Analysis of protein-protein interaction surfaces using a combination of efficient lysine acetylation and nanoLC-MALDI-MS/MS applied to the E9:Im9 bacteriotoxin--immunity protein complex.

To understand how proteins perform their function, knowledge about their structure and dynamics is essential. Here we use a combination of an efficient chemical lysine acetylation reaction and nanoLC-MALDI tandem mass spectrometry to probe the accessibility of every lysine residue in a protein complex. To demonstrate the applicability of this approach, we studied the interaction between the DNase domain of Colicin E9 (E9) and its immunity protein Im9. Free E9 and E9 in complex with Im9 were rapidly acetylated, followed by proteolytic digestion and analysis by LC-MALDI-TOF/TOF MS/MS. Acetylated peptides could be filtered out of the complex peptide mixtures using selective ion chromatograms of the specific immonium marker ions. Additionally, isobaric acetylated peptides, acetylated at different sites, could be separated by their LC retention times. The combination of LC and MALDI-TOF/TOF MS/MS provided information about the amount of acetylation on each individual lysine even for peptides containing several lysine residues.
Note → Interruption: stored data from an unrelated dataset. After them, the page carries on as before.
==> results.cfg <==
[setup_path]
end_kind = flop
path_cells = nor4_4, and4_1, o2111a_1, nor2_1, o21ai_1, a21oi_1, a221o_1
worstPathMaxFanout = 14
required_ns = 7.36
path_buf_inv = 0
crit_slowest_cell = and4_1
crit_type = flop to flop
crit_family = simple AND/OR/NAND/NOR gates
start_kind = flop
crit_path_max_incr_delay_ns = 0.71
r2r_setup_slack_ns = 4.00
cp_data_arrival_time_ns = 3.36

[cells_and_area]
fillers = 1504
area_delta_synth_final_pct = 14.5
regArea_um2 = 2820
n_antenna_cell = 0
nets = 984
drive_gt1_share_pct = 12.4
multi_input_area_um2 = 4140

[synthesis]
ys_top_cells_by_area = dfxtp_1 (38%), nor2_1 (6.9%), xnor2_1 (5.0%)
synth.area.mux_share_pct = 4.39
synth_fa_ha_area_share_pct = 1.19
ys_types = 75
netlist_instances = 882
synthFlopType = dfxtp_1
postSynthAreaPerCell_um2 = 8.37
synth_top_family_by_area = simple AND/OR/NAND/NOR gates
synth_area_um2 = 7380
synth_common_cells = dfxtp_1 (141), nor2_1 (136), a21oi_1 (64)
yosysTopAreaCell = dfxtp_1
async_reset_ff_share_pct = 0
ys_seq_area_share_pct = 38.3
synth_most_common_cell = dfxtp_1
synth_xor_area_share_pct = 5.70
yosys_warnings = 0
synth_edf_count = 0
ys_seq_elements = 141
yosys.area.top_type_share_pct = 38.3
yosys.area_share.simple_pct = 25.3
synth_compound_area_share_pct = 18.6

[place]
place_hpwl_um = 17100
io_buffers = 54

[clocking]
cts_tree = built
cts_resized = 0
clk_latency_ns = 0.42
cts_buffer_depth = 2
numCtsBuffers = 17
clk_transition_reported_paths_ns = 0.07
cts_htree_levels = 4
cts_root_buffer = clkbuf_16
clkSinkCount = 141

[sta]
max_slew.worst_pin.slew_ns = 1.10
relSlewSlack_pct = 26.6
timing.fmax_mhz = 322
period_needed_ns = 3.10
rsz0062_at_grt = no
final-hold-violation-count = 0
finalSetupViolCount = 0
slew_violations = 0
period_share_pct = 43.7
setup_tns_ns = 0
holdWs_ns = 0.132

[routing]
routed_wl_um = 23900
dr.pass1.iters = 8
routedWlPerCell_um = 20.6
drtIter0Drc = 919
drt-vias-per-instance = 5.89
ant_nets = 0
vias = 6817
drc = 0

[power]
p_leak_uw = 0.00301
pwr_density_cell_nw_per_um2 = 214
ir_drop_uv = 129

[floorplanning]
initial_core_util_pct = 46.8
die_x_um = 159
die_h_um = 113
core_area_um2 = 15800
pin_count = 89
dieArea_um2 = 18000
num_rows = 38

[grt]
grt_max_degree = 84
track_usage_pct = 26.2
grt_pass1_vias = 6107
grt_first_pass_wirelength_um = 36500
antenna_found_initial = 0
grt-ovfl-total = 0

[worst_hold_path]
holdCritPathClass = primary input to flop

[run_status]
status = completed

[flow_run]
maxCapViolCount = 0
File: config.mk
export PLATFORM = sky130hd
export DESIGN_NAME = cbc_bus_ctrl
export DESIGN_NICKNAME = d
export VERILOG_FILES = /design/src/core/cbc_pkg.sv /design/src/core/cbc_bus_ctrl.sv /design/src/core/cbc_sync2.sv /design/src/core/cbc_ratio_strap.sv
export SDC_FILE = /design/constraint.sdc
export NUM_CORES = 1
export LEC_CHECK = 0
export CORE_MARGIN = 4
export CORE_UTILIZATION = 54
export DETAILED_ROUTE_END_ITERATION = 10
export DONT_BUFFER_PORTS = 1
export GPL_TIMING_DRIVEN = 0
export PLACE_DENSITY = 0.69
export SETUP_SLACK_MARGIN = 0.2
export SLEW_MARGIN = 10
export SYNTH_ARGS = -nofsm -noshare
export SYNTH_HDL_FRONTEND = slang
export SYNTH_SLANG_ARGS = --single-unit
export TNS_END_PERCENT = 30
File: constraint.sdc
create_clock -name clock_i -period 2.5 [get_ports clock_i]
set_input_delay 0.25 -clock clock_i [delete_from_list [all_inputs] [get_ports clock_i]]
set_output_delay 0.25 -clock clock_i [all_outputs]
set_load 0.005 [all_outputs]
## src/verilog/opdec_pkg.sv

```systemverilog
// Purpose: constants and types for the instruction decoder slice
// Assumes: 16-bit opcode words, one decode per clock
// Notes: opcode values are full-word, upper-12-bit, upper-6-bit, upper-byte or upper-nibble match patterns
package opdec_pkg;

	localparam int word_w = 16;
	localparam logic [15:0] op_pop_acc = 16'hBE32;
	localparam logic [15:0] op_push_acc = 16'hBE3C;
	localparam logic [15:0] op_ret = 16'hEF00;
	localparam logic [15:0] op_prod_sub = 16'hBE05;
	localparam logic [15:0] op_xor_k16 = 16'hBE83;
	localparam logic [11:0] op_mode_set_hi = 12'hBE4;
	localparam logic [5:0] op_cond_ret_hi = 6'b1110_11;
	localparam logic [11:0] op_sub_lk_hi = 12'hBFA;
	localparam logic [11:0] op_xor_lk_hi = 12'hBFD;
	localparam logic [7:0] ub_pop_mem = 8'h8A;
	localparam logic [7:0] ub_push_mem = 8'h76;
	localparam logic [7:0] ub_repeat_imm = 8'hBB;
	localparam logic [7:0] ub_repeat_mem = 8'h0B;
	localparam logic [3:0] nb_store_acc = 4'h9;
	localparam logic [7:0] ub_aux_sub = 8'h7C;
	localparam logic [7:0] ub_product_mode = 8'hBF;
	localparam logic [7:0] ub_square_acc = 8'h52;
	localparam logic [7:0] ub_square_sub = 8'h53;
	localparam logic [7:0] ub_status_zero = 8'h8E;
	localparam logic [7:0] ub_status_one = 8'h8F;
	localparam logic [7:0] ub_long_store = 8'hAE;
	localparam logic [3:0] nb_sub_shift = 4'h3;
	localparam logic [7:0] ub_sub_high = 8'h65;
	localparam logic [7:0] ub_sub_borrow = 8'h64;
	localparam logic [7:0] ub_sub_unext = 8'h66;
	localparam logic [7:0] ub_sub_cond = 8'h0A;
	localparam logic [7:0] ub_sub_temp = 8'h67;
	localparam logic [7:0] ub_sub_short = 8'hBA;
	localparam logic [7:0] ub_rounded_load = 8'h68;
	localparam logic [3:0] mb_carry = 4'hF;
	localparam logic [3:0] mb_block = 4'h5;
	localparam logic [3:0] mb_intm = 4'h1;
	localparam logic [3:0] mb_ovm = 4'h3;
	localparam logic [3:0] mb_test = 4'hB;
	localparam logic [3:0] mb_ext_flag = 4'hD;
	localparam logic [3:0] mb_sxm = 4'h7;
	localparam logic [2:0] cyc_one = 3'h1;
	localparam logic [2:0] cyc_two = 3'h2;
	localparam logic [2:0] cyc_ret = 3'h4;
	localparam logic [2:0] cyc_ret_not = 3'h2;

	typedef enum logic [5:0] {
		op_none,
		op_pop_to_acc,
		op_pop_to_memory,
		op_push_from_memory,
		op_push_from_acc,
		op_return,
		op_conditional_return,
		op_repeat_imm,
		op_repeat_mem,
		op_store_high_acc_shifted,
		op_store_low_acc_shifted,
		op_aux_reg_short_subtract,
		op_set_mode_bit,
		op_product_subtract,
		op_product_shift_mode_set,
		op_square_accumulate,
		op_square_subtract,
		op_status_store_zero,
		op_status_store_one,
		op_long_immediate_store,
		op_sub_shifted,
		op_sub_long_imm,
		op_sub_high,
		op_subtract_with_borrow,
		op_unextended_low_subtract,
		op_conditional_subtract_step,
		op_temp_shift_subtract,
		op_sub_short_imm,
		op_xor_long_imm,
		op_xor_long_16,
		op_rounded_high_load
	} op_kind_t;

	typedef struct packed {
		op_kind_t kind;
		logic [2:0] cycles;
		logic second_word;
		logic [7:0] field8;
		logic [3:0] shift;
		logic [6:0] mode_bits;
		logic [7:0] cond;
	} dec_out_t;

	typedef struct packed {
		logic valid;
		logic [15:0] word;
	} fetch_t;

endpackage : opdec_pkg

```

## src/verilog/dsp_opcode_decode.sv

```systemverilog
// Purpose: decode one slice of the core instruction set into control actions
// Assumes: fetch presents one program word per valid cycle, inputs synchronous
// Notes: unknown opcodes decode as op_none with illegal_op set
`timescale 1ns/1ps
module dsp_opcode_decode import opdec_pkg::*; #(
	parameter int opcode_w = 16
) (
	input wire logic clk,
	input wire logic rst,
	input wire fetch_t fetch,
	input wire logic cond_true,
	output dec_out_t dec,
	output logic dec_valid,
	output logic illegal_op,
	output logic [15:0] constant_word,
	output logic constant_valid,
	output logic expect_second
);

	// the match patterns are fixed 16-bit words, so no other width can be served
	if (opcode_w != word_w) begin : g_bad_width
		$error("opcode width must be 16");
	end

	////////////////////////////////////////////////////////////////////
	// decode of the current word
	function automatic dec_out_t decode(input logic [15:0] w, input logic ct);
		dec_out_t d;
		logic [7:0] ub;
		d = '0;
		d.kind = op_none;
		d.cycles = cyc_one;
		ub = w[15:8];
		d.field8 = w[7:0];
		d.shift = w[3:0];
		if (w == op_pop_acc) begin
			d.kind = op_pop_to_acc;
		end else if (w == op_push_acc) begin
			d.kind = op_push_from_acc;
		end else if (w == op_prod_sub) begin
			d.kind = op_product_subtract;
		end else if (w == op_ret) begin
			d.kind = op_return;
			d.cycles = cyc_ret;
		end else if (w[15:10] == op_cond_ret_hi) begin
			d.kind = op_conditional_return;
			d.cond = w[9:2];
			d.cycles = ct ? cyc_ret : cyc_ret_not;
		end else if (w == op_xor_k16) begin
			d.kind = op_xor_long_16;
			d.second_word = 1'b1;
			d.cycles = cyc_two;
		end else if (w[15:4] == op_mode_set_hi) begin
			d.kind = op_set_mode_bit;
			d.mode_bits[0] = (w[3:0] == mb_carry);
			d.mode_bits[1] = (w[3:0] == mb_block);
			d.mode_bits[2] = (w[3:0] == mb_intm);
			d.mode_bits[3] = (w[3:0] == mb_ovm);
			d.mode_bits[4] = (w[3:0] == mb_test);
			d.mode_bits[5] = (w[3:0] == mb_ext_flag);
			d.mode_bits[6] = (w[3:0] == mb_sxm);
			if (d.mode_bits == 7'h00) begin
				d.kind = op_none;
			end
		end else if (w[15:4] == op_sub_lk_hi) begin
			d.kind = op_sub_long_imm;
			d.second_word = 1'b1;
			d.cycles = cyc_two;
		end else if (w[15:4] == op_xor_lk_hi) begin
			d.kind = op_xor_long_imm;
			d.second_word = 1'b1;
			d.cycles = cyc_two;
		end else if (ub == ub_product_mode) begin
			// every other 0xBF form decodes here, with the shift taken from bits 1:0
			d.kind = op_product_shift_mode_set;
			d.shift = {2'b00, w[1:0]};
		end else if (ub == ub_pop_mem) begin
			d.kind = op_pop_to_memory;
		end else if (ub == ub_push_mem) begin
			d.kind = op_push_from_memory;
		end else if (ub == ub_repeat_imm) begin
			d.kind = op_repeat_imm;
		end else if (ub == ub_repeat_mem) begin
			d.kind = op_repeat_mem;
		end else if (w[15:12] == nb_store_acc) begin
			d.kind = w[11] ? op_store_high_acc_shifted : op_store_low_acc_shifted;
			d.shift = {1'b0, w[10:8]};
		end else if (ub == ub_aux_sub) begin
			d.kind = op_aux_reg_short_subtract;
		end else if (ub == ub_square_acc) begin
			d.kind = op_square_accumulate;
		end else if (ub == ub_square_sub) begin
			d.kind = op_square_subtract;
		end else if (ub == ub_status_zero) begin
			d.kind = op_status_store_zero;
		end else if (ub == ub_status_one) begin
			d.kind = op_status_store_one;
		end else if (ub == ub_long_store) begin
			d.kind = op_long_immediate_store;
			d.second_word = 1'b1;
			d.cycles = cyc_two;
		end else if (w[15:12] == nb_sub_shift) begin
			d.kind = op_sub_shifted;
			d.shift = w[11:8];
		end else if (ub == ub_sub_high) begin
			d.kind = op_sub_high;
		end else if (ub == ub_sub_borrow) begin
			d.kind = op_subtract_with_borrow;
		end else if (ub == ub_sub_unext) begin
			d.kind = op_unextended_low_subtract;
		end else if (ub == ub_sub_cond) begin
			d.kind = op_conditional_subtract_step;
		end else if (ub == ub_sub_temp) begin
			d.kind = op_temp_shift_subtract;
		end else if (ub == ub_sub_short) begin
			d.kind = op_sub_short_imm;
		end else if (ub == ub_rounded_load) begin
			d.kind = op_rounded_high_load;
		end
		return d;
	endfunction : decode

	////////////////////////////////////////////////////////////////////
	// datapath
	logic expect_r;
	logic expect_nxt;
	dec_out_t dec_r;
	dec_out_t dec_nxt;
	logic dec_valid_r;
	logic illegal_r;
	logic [15:0] const_r;
	logic const_valid_r;
	dec_out_t cur;
	wire take_op = fetch.valid && !expect_r;
	wire take_const = fetch.valid && expect_r;

	// the constant word is decoded but its result is never taken, so it cannot alias an opcode
	assign cur = decode(fetch.word, cond_true);
	assign expect_nxt = take_op ? cur.second_word : (take_const ? 1'b0 : expect_r);
	assign dec_nxt = take_op ? cur : dec_r;

	always_ff @(posedge clk) begin
		if (rst) begin
			expect_r <= 1'b0;
			dec_r <= '0;
			dec_valid_r <= 1'b0;
			illegal_r <= 1'b0;
			const_r <= 16'h0000;
			const_valid_r <= 1'b0;
		end else begin
			expect_r <= expect_nxt;
			dec_r <= dec_nxt;
			dec_valid_r <= take_op;
			illegal_r <= take_op && (cur.kind == op_none);
			const_r <= take_const ? fetch.word : const_r;
			const_valid_r <= take_const;
		end
	end

	assign dec = dec_r;
	assign dec_valid = dec_valid_r;
	assign illegal_op = illegal_r;
	assign constant_word = const_r;
	assign constant_valid = const_valid_r;
	assign expect_second = expect_r;

endmodule : dsp_opcode_decode

```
In general, our data agree well with those derived from the crystal structure of E9 and the E9:Im9 complex. Interestingly, next to in the binding interface expected lysines, K89 and K97, two from the crystal structure data unexpected lysines, K81 and K76, were observed to become less exposed upon Im9 binding. Moreover, K55 and K63, positioned in the predicted DNA binding region, were also found to be less accessible upon Im9 binding. These findings may illustrate some of the described differences in the solution-phase structure of the E9:Im9 complex compared with the crystal structure.